Hotter ‘N Hell (Mississippi Smoke #2)
Prologue
Saylor
Was it a sin to hate the dead? Not that I was worried about sins, but I was curious. To think, two months ago, I had not only witnessed someone dying, but it was the boy I loved. The one I had loved for as long as I could remember. It was a horrific nightmare, except I didn’t wake up from it. It was all real. One minute, it had been a normal Friday night, his arm around me, and the next, he had been bleeding from his mouth, struggling to breathe as he lay on the pavement. And all I could do was scream.
The details of every second replayed in my head when I closed my eyes at night. Sleep only came for me now because of the meds my parents had insisted I be put on. Not just for sleep, but also the panic attacks. They were new as well. I hadn’t understood them at first and thought perhaps I was about to die too. The world had slowly faded to black, I passed out, and my body had started breathing again.
Dramatic.
That was what they were all saying about me. I didn’t have to hear it. I could see it in their eyes. The way they saw my reaction as selfish. Seeking attention. Making it all about me. Bane Cash, my dead boyfriend’s older brother, had actually said that to my face. He was a bastard like that. Apparently after witnessing the death of the boy you’d loved and then finding out that he had left a baby momma behind, you should be okay with it. Accept it and carry on.
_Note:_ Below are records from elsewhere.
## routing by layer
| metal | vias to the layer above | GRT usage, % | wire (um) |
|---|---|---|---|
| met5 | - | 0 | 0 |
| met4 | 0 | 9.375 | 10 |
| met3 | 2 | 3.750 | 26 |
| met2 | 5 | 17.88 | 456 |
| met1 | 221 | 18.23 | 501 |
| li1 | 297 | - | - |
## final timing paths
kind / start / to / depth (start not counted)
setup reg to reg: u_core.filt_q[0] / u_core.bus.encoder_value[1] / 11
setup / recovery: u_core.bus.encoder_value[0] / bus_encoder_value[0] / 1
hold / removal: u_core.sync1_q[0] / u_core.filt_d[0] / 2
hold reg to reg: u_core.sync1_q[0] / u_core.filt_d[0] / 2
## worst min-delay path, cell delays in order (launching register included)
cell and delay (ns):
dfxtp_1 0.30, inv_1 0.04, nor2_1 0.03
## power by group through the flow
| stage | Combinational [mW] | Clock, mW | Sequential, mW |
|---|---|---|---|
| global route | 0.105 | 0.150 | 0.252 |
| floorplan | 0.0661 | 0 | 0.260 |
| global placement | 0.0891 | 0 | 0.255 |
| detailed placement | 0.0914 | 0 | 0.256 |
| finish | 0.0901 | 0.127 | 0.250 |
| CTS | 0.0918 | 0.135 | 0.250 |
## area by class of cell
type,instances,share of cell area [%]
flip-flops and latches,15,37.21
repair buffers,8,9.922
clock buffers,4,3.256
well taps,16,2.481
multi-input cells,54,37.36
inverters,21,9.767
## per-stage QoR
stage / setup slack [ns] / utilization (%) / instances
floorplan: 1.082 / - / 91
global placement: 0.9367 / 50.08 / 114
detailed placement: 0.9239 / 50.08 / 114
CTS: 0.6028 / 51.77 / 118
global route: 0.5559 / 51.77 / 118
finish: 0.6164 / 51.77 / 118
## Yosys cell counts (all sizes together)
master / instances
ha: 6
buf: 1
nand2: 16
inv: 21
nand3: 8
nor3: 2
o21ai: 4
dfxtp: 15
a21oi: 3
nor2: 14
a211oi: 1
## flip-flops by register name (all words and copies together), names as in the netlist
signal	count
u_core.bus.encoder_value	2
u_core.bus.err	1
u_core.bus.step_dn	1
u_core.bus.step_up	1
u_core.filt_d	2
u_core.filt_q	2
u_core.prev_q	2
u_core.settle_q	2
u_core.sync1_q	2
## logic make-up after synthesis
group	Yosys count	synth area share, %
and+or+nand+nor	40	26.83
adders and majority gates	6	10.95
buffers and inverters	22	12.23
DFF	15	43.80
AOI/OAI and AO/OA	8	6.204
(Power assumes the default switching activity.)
==> src/rtl/yarp_regfile_sb_if.sv <==
// Decode/writeback bus of the YARP scoreboarded register file.
// The core side (decode + writeback) uses master; the register file uses slave.
interface yarp_regfile_sb_if #(
    parameter int XLEN = 32,
    parameter int AW   = 5
);
    logic [AW-1:0]   rs1_addr_i;
    logic [AW-1:0]   rs2_addr_i;
    logic [XLEN-1:0] rs1_data_o;
    logic [XLEN-1:0] rs2_data_o;
    logic            rs1_pend_o;
    logic            rs2_pend_o;
    logic [AW-1:0]   rd_addr_i;
    logic            wr_en_i;
    logic [XLEN-1:0] wr_data_i;
    logic            pend_set_i;
    logic [AW-1:0]   pend_addr_i;
    logic            ready_o;

    modport master (
        output rs1_addr_i, rs2_addr_i, rd_addr_i, wr_en_i, wr_data_i,
               pend_set_i, pend_addr_i,
        input  rs1_data_o, rs2_data_o, rs1_pend_o, rs2_pend_o, ready_o
    );

    modport slave (
        input  rs1_addr_i, rs2_addr_i, rd_addr_i, wr_en_i, wr_data_i,
               pend_set_i, pend_addr_i,
        output rs1_data_o, rs2_data_o, rs1_pend_o, rs2_pend_o, ready_o
    );
endinterface

==> src/rtl/yarp_regfile_sb.sv <==
// YARP integer register file with post-reset clear sequencer and RAW pending-write scoreboard.
// Define YARP_RF_BYPASS_EN to forward same-cycle writeback data onto the read ports.
module yarp_regfile_sb #(
    parameter int XLEN     = 32,
    parameter int NUM_REGS = 32,
    parameter int AW       = $clog2(NUM_REGS)
) (
    input  logic             clk,
    input  logic             reset_n,
    yarp_regfile_sb_if.slave rf
);

    typedef enum logic {
        ST_INIT = 1'b0,
        ST_RUN  = 1'b1
    } state_t;

    localparam logic [AW-1:0] LAST_IDX = AW'(NUM_REGS - 1);

    state_t          state_reg, state_next;
    logic [AW-1:0]   clr_cnt_reg, clr_cnt_next;
    logic [XLEN-1:0] mem [NUM_REGS];
    logic [NUM_REGS-1:0] pend_reg;
    wire  [NUM_REGS-1:0] pend_next;
    logic            run;
    logic            wr_fire;

    assign run     = (state_reg == ST_RUN);
    assign wr_fire = run && rf.wr_en_i && (rf.rd_addr_i != '0);

    always_ff @(posedge clk) begin
        if (!reset_n) begin
            state_reg   <= ST_INIT;
            clr_cnt_reg <= '0;
        end else begin
            state_reg   <= state_next;
            clr_cnt_reg <= clr_cnt_next;
        end
    end

    always_comb begin
        state_next   = state_reg;
        clr_cnt_next = clr_cnt_reg;
        case (state_reg)
            ST_INIT: begin
                clr_cnt_next = clr_cnt_reg + AW'(1);
                if (clr_cnt_reg == LAST_IDX) begin
                    state_next = ST_RUN;
                end
            end
            ST_RUN:  state_next = ST_RUN;
            default: state_next = ST_INIT;
        endcase
    end

    // One entry is zeroed per INIT cycle; writeback is only honoured in RUN.
    always_ff @(posedge clk) begin
        if (reset_n) begin
            if (!run) begin
                mem[clr_cnt_reg] <= '0;
            end else if (wr_fire) begin
                mem[rf.rd_addr_i] <= rf.wr_data_i;
            end
        end
    end

    // Scoreboard: a newly issued producer (set) wins over a retiring one (clr).
    for (genvar gi = 0; gi < NUM_REGS; gi++) begin : g_pend
        if (gi == 0) begin : g_zero
            assign pend_next[gi] = 1'b0;
        end else begin : g_bit
            wire set_w = run && rf.pend_set_i && (rf.pend_addr_i == AW'(gi));
            wire clr_w = run && rf.wr_en_i    && (rf.rd_addr_i   == AW'(gi));
            assign pend_next[gi] = set_w | (pend_reg[gi] & ~clr_w);
        end
    end

    always_ff @(posedge clk) begin
        if (!reset_n) begin
            pend_reg <= '0;
        end else begin
            pend_reg <= pend_next;
        end
    end

    for (genvar gi = 0; gi < 2; gi++) begin : g_rd
        logic [AW-1:0]   addr;
        logic [XLEN-1:0] data_c;
        logic            pend_c;

        assign addr = (gi == 0) ? rf.rs1_addr_i : rf.rs2_addr_i;

        always_comb begin
            data_c = '0;
            pend_c = 1'b0;
            if (run && (addr != '0)) begin
                data_c = mem[addr];
                pend_c = pend_reg[addr];
`ifdef YARP_RF_BYPASS_EN
                // The retiring write satisfies the read unless a newer producer issues now.
                if (rf.wr_en_i && (rf.rd_addr_i == addr)) begin
                    data_c = rf.wr_data_i;
                    pend_c = rf.pend_set_i && (rf.pend_addr_i == addr);
                end
`endif
            end
        end
    end

    assign rf.rs1_data_o = g_rd[0].data_c;
    assign rf.rs2_data_o = g_rd[1].data_c;
    assign rf.rs1_pend_o = g_rd[0].pend_c;
    assign rf.rs2_pend_o = g_rd[1].pend_c;
    assign rf.ready_o    = run;

endmodule
`src/rtl/kyber_rej_uniform_stream.sv`:
```
`default_nettype none
// +---------------------------------------------------------------------------+
// | Module : kyber_rej_uniform_stream                                         |
// | Streaming Kyber rejection sampler: XOF byte beats in, accepted            |
// | coefficients out through a small FIFO. Legacy 16-bit parse: define       |
// | KYBER_REJ_LEGACY16_EN.                                                    |
// | Rev    : 1.0                                                              |
// +---------------------------------------------------------------------------+
module kyber_rej_uniform_stream #(
  parameter int KYBER_N      = 256,
  parameter int KYBER_Q      = 3329,
  parameter int COEFF_W      = 16,
  parameter int FIFO_DEPTH   = 4,
  parameter int LEGACY_BOUND = 19 * KYBER_Q
) (
  input  logic                       clk,
  input  logic                       reset,
  input  logic                       clear,
  input  logic                       start,
  input  logic                       i_mode,
  input  logic [23:0]                i_beat,
  input  logic                       i_beat_valid,
  output logic                       i_beat_ready,
  output logic [COEFF_W-1:0]         o_coeff,
  output logic [$clog2(KYBER_N)-1:0] o_coeff_idx,
  output logic                       o_coeff_valid,
  input  logic                       o_coeff_ready,
  output logic                       o_busy,
  output logic                       o_done
);
  localparam int IDX_W  = $clog2(KYBER_N);
  localparam int CNT_W  = IDX_W + 1;
  localparam int PTR_W  = $clog2(FIFO_DEPTH);
  localparam int FCNT_W = PTR_W + 1;

  typedef enum logic [1:0] {
    ST_IDLE  = 2'd0,
    ST_RUN   = 2'd1,
    ST_DRAIN = 2'd2
  } state_t;

  state_t              state_q, state_d;
  logic [CNT_W-1:0]    acc_cnt_q, acc_cnt_d;
  logic [COEFF_W-1:0]  fifo_val_q [FIFO_DEPTH];
  logic [IDX_W-1:0]    fifo_idx_q [FIFO_DEPTH];
  logic [PTR_W-1:0]    wr_ptr_q, rd_ptr_q;
  logic [FCNT_W-1:0]   count_q;

  logic               w_fire, w_pop, w_legacy;
  logic [11:0]        w_d1, w_d2;
  logic               w_d1_ok, w_d2_ok, w_last1;
  logic               w_c0_ok, w_c1_ok, w_p0, w_p1, w_we0, w_we1;
  logic [COEFF_W-1:0] w_c0_val, w_c1_val, w_val0;
  logic [1:0]         w_npush;
  logic [CNT_W-1:0]   w_acc_p1;
  logic [PTR_W-1:0]   w_wr1;

  assign o_coeff_valid = (count_q != '0);
  assign o_coeff       = o_coeff_valid ? fifo_val_q[rd_ptr_q] : '0;
  assign o_coeff_idx   = o_coeff_valid ? fifo_idx_q[rd_ptr_q] : '0;
  assign o_busy        = (state_q != ST_IDLE);
  assign w_pop         = o_coeff_valid && o_coeff_ready;

  // Two free slots are required so a full 12-bit beat can always land.
  assign i_beat_ready = (state_q == ST_RUN)
                     && ((FCNT_W'(FIFO_DEPTH) - count_q) >= FCNT_W'(2))
                     && (acc_cnt_q < CNT_W'(KYBER_N));
  assign w_fire = i_beat_valid && i_beat_ready && !clear;

  assign w_d1     = {i_beat[11:8], i_beat[7:0]};
  assign w_d2     = {i_beat[23:16], i_beat[15:12]};
  assign w_d1_ok  = 32'(w_d1) < KYBER_Q;
  assign w_d2_ok  = 32'(w_d2) < KYBER_Q;
  assign w_acc_p1 = acc_cnt_q + CNT_W'(1);
  assign w_last1  = (w_acc_p1 == CNT_W'(KYBER_N));

`ifdef KYBER_REJ_LEGACY16_EN
  logic               mode_q;
  logic [15:0]        w_v;
  logic               w_leg_ok;
  logic [COEFF_W-1:0] w_leg_val;

  always_ff @(posedge clk or posedge reset) begin
    if (reset) begin
      mode_q <= 1'b0;
    end else if (!clear && (state_q == ST_IDLE) && start) begin
      mode_q <= i_mode;
    end
  end

  assign w_v       = i_beat[15:0];
  assign w_leg_ok  = 32'(w_v) < LEGACY_BOUND;
  assign w_leg_val = COEFF_W'(32'(w_v) - 32'(w_v[15:12]) * KYBER_Q);
  assign w_legacy  = mode_q;
  assign w_c0_ok   = w_legacy ? w_leg_ok  : w_d1_ok;
  assign w_c0_val  = w_legacy ? w_leg_val : COEFF_W'(w_d1);
  assign w_c1_ok   = !w_legacy && w_d2_ok && !(w_d1_ok && w_last1);
`else
  logic w_unused;
  assign w_unused = ^{i_mode, LEGACY_BOUND};
  assign w_legacy = 1'b0;
  assign w_c0_ok  = w_d1_ok;
  assign w_c0_val = COEFF_W'(w_d1);
  assign w_c1_ok  = w_d2_ok && !(w_d1_ok && w_last1);
`endif
  assign w_c1_val = COEFF_W'(w_d2);

  // Accepted candidates are packed: the first goes to wr_ptr, a second to wr_ptr+1.
  assign w_p0    = w_fire && w_c0_ok;
  assign w_p1    = w_fire && w_c1_ok;
  assign w_we0   = w_p0 || w_p1;
  assign w_we1   = w_p0 && w_p1;
  assign w_val0  = w_p0 ? w_c0_val : w_c1_val;
  assign w_npush = {1'b0, w_p0} + {1'b0, w_p1};
  assign w_wr1   = wr_ptr_q + PTR_W'(1);

  always_ff @(posedge clk) begin
    for (int i = 0; i < FIFO_DEPTH; i++) begin
      if (w_we0 && (PTR_W'(i) == wr_ptr_q)) begin
        fifo_val_q[i] <= w_val0;
        fifo_idx_q[i] <= acc_cnt_q[IDX_W-1:0];
      end
      if (w_we1 && (PTR_W'(i) == w_wr1)) begin
        fifo_val_q[i] <= w_c1_val;
        fifo_idx_q[i] <= w_acc_p1[IDX_W-1:0];
      end
    end
  end

  always_ff @(posedge clk or posedge reset) begin
    if (reset) begin
      wr_ptr_q <= '0;
      rd_ptr_q <= '0;
      count_q  <= '0;
    end else if (clear) begin
      wr_ptr_q <= '0;
      rd_ptr_q <= '0;
      count_q  <= '0;
    end else begin
      wr_ptr_q <= wr_ptr_q + PTR_W'(w_npush);
      rd_ptr_q <= rd_ptr_q + PTR_W'(w_pop);
      count_q  <= count_q + FCNT_W'(w_npush) - FCNT_W'(w_pop);
    end
  end

  always_ff @(posedge clk or posedge reset) begin
    if (reset) begin
      state_q   <= ST_IDLE;
      acc_cnt_q <= '0;
    end else begin
      state_q   <= state_d;
      acc_cnt_q <= acc_cnt_d;
    end
  end

  always_comb begin
    state_d   = state_q;
    acc_cnt_d = acc_cnt_q;
    o_done    = 1'b0;
    if (clear) begin
      state_d   = ST_IDLE;
      acc_cnt_d = '0;
    end else begin
      case (state_q)
        ST_IDLE: begin
          if (start) begin
            state_d   = ST_RUN;
            acc_cnt_d = '0;
          end
        end
        ST_RUN: begin
          acc_cnt_d = acc_cnt_q + CNT_W'(w_npush);
          if (acc_cnt_q == CNT_W'(KYBER_N)) begin
            state_d = ST_DRAIN;
          end
        end
        ST_DRAIN: begin
          if (count_q == '0) begin
            state_d = ST_IDLE;
            o_done  = 1'b1;
          end
        end
        default: state_d = ST_IDLE;
      endcase
    end
  end
endmodule
`default_nettype wire

```
`config.mk`:
```
export PLATFORM = sky130hd
export DESIGN_NAME = kyber_rej_uniform_stream
export DESIGN_NICKNAME = d
export VERILOG_FILES = /design/src/rtl/kyber_rej_uniform_stream.sv
export SDC_FILE = /design/constraint.sdc
export NUM_CORES = 1
export LEC_CHECK = 0
export CAP_MARGIN = 5
export CORE_MARGIN = 8
export CORE_UTILIZATION = 50
export CTS_BUF_LIST = sky130_fd_sc_hd__clkbuf_8 sky130_fd_sc_hd__clkbuf_16
export CTS_CLUSTER_DIAMETER = 200
export DETAILED_ROUTE_END_ITERATION = 8
export GPL_ROUTABILITY_DRIVEN = 0
export PLACE_DENSITY = 0.79
export SYNTH_ARGS = -nofsm -noshare
export SYNTH_HDL_FRONTEND = slang
export SYNTH_SLANG_ARGS = --single-unit
```
`constraint.sdc`:
```
create_clock -name clk -period 4.25 [get_ports clk]
set_input_delay 1.275 -clock clk [delete_from_list [all_inputs] [get_ports clk]]
set_output_delay 1.275 -clock clk [all_outputs]
set_load 0.01 [all_outputs]
```
Word level (Yosys, flattened, before mapping)
Memory sizes are Yosys's and may differ from the RTL's.
Index checks and enable logic that the tools add are counted.

operators by class
  add/sub/neg operators = 9
  $mul = 0
  divide/modulo/power cells = 0
  $lt $le $gt $ge = 4
  equal/unequal tests = 13
  shift operators = 0
  muxes and demuxes = 53
  bitwise logic cells = 8
  reductions and logical operators = 34

operators with widths
  cell                                                                                  count
  12-bit two-way mux                                                                    7
  8-bit two-way mux                                                                     7
  12-bit < comparator (second input constant)                                           2
  12-bit OR reduction                                                                   2
  1-bit two-way mux                                                                     23
  2-bit two-way mux                                                                     10
  9-bit == test (second input constant)                                                 2
  1-bit logical AND                                                                     18
  9-bit two-way mux                                                                     2
  9-bit case mux with 2 select lines                                                    1
  16-bit two-way mux                                                                    1
  8-bit OR reduction                                                                    2
  9-bit by 1-bit adder with 9-bit output (second input constant)                        1
  9-bit by 2-bit adder with 9-bit output                                                1
  9-bit < comparator (second input constant)                                            1
  2-bit == test (first input constant)                                                  4
  1-bit bitwise OR                                                                      8
  2-bit zero test                                                                       3
  3-bit inequality test (second input constant)                                         2
  2-bit case mux with 3 select lines                                                    1
  3-bit nonzero test                                                                    2
  1-bit by 2-bit == test with 1-bit output (first input constant)                       2
  3-bit by 2-bit adder with 3-bit output                                                1
  3-bit by 2-bit greater-or-equal comparator with 1-bit output (second input constant)  1
  16 further kinds                                                                      17

storage, ports and cells
  bits in registers = 18
  latch bits = 0
  RAM bits = 80
  memory bits (read-only) = 0
  input port bits = 31
  output and inout bits = 28
  word-level logic and storage cells = 128
  memories = 2

memories
  name        depth  width  rd ports  clocked after memory_dff  write ports  RTL line  text
  fifo_val_q  4      12     1         0                         2            44        logic [COEFF_W-1:0] fifo_val_q [FIFO_DEPTH];
  fifo_idx_q  4      8      1         0                         2            45        logic [IDX_W-1:0] fifo_idx_q [FIFO_DEPTH];

Longest topological paths before layout
Gate-level depths: netlist of run 1.

  depth after elaboration = 14
  gate-level depth with buffers = 16
  gate-level depth less buffers = 16

Worst setup path after synthesis of run 1
No wires, ideal clock.

  path kind = input to register
  start = input i_beat[3]
  end = memory fifo_idx_q[1][0] (netlist bit), enable pin
  setup time = 428 ps
  arrival time = 4408 ps
  required time = 3822 ps
  setup slack = -586 ps
  stages = 8
  path buffers = 1
  cells stage by stage = or4_1 o2111ai_2 nand3b_4 inv_2 ha_1 clkbuf_1 nor2_1 a211oi_1

RTL lines
  item             RTL line  text
  start, declared  21        input logic [23:0] i_beat,
  end, declared    45

Worst setup path in the final report of run 1
  start = input i_beat[6]
  end = register count_q[2]

between the ends
  cells in the longest elaborated chain, start to end = 9

ends and longest elaborated chain
  item                                           RTL line  text
  12-bit < comparator *                          72        assign w_d1_ok = 32'(w_d1) < KYBER_Q;
  1-bit logical AND                              104       assign w_c1_ok = w_d2_ok && !(w_d1_ok && w_last1);
  1-bit zero test                                104
  1-bit logical AND                              104
  1-bit logical AND                              110       assign w_p1 = w_fire && w_c1_ok;
  1-bit by 1-bit adder with 2-bit output *       114       assign w_npush = {1'b0, w_p0} + {1'b0, w_p1};
  3-bit by 2-bit adder with 3-bit output *       142       count_q <= count_q + FCNT_W'(w_npush) - FCNT_W'(w_pop);
  3-bit by 1-bit subtractor with 3-bit output *  142
  3-bit two-way mux *                            135       end else if (clear) begin
  end signal, assigned                           142
  end, declared                                  47        logic [FCNT_W-1:0] count_q;

Mark *: on every way between the ends. The rest lies on a longest branch, timed or not.
A chain may end at the register's enable or synchronous reset.
===== config.mk =====
export PLATFORM = sky130hd
export DESIGN_NAME = s247_core_scheduler
export DESIGN_NICKNAME = d
export VERILOG_FILES = /design/src/rtl/s247_core_scheduler.sv
export SDC_FILE = /design/constraint.sdc
export NUM_CORES = 1
export LEC_CHECK = 0
export CAP_MARGIN = 10
export CORE_MARGIN = 2
export CORE_UTILIZATION = 51
export DETAILED_ROUTE_END_ITERATION = 6
export HOLD_SLACK_MARGIN = 0.1
export PLACE_DENSITY_LB_ADDON = 0.15
export SETUP_SLACK_MARGIN = 0.02
export SLEW_MARGIN = 10
export SYNTH_ARGS = -nofsm -noshare
export SYNTH_HDL_FRONTEND = slang
export SYNTH_SLANG_ARGS = --single-unit
export TNS_END_PERCENT = 1

===== constraint.sdc =====
create_clock -name clk -period 2.8 [get_ports clk]
set_input_delay 0.56 -clock clk [delete_from_list [all_inputs] [get_ports clk]]
set_output_delay 0.56 -clock clk [all_outputs]
set_load 0.01 [all_outputs]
My life had been a lie, and I’d not even known it. But falling apart over that was selfish. I was a bitch because Crosby Cash was dead and he’d been fucking some other girl behind my back without a condom. Now, she was having his baby when I had always thought I’d have Crosby’s babies. That I’d marry him.
Crosby wasn’t here, and yet I hated him so much. I wished he were alive so I could scream at him, hit him over and over again. Demand he tell me why he had done it, tell me when he’d stopped loving me. Because I swore to God, if my mother, my father, or my best friend—Gathe Bowen—told me one more time that Crosby had loved me, I was going to jump out of a fucking window. He had not loved me. Lying to me did not take away the pain of his betrayal.
I was angry. It boiled inside me, ready to explode at all times. The rage that I couldn’t find an outlet for was taking over the person I had once been. I didn’t recognize myself when I looked in the mirror. That girl had died with Crosby. He’d taken any hope of me eventually healing and finding happiness.
My mother wanted to claim it was PTSD, like the doctor had said, but I knew that wasn’t it. She could hold on to her excuse for my behavior if it made her feel better. I would keep my truth to myself. There was nothing left of who I had been. I was a cold, empty shell who had to go through the motions to make everyone around me happy—or at least ease their worries.
I wouldn’t mourn him. Not anymore. It was impossible to mourn someone you hated.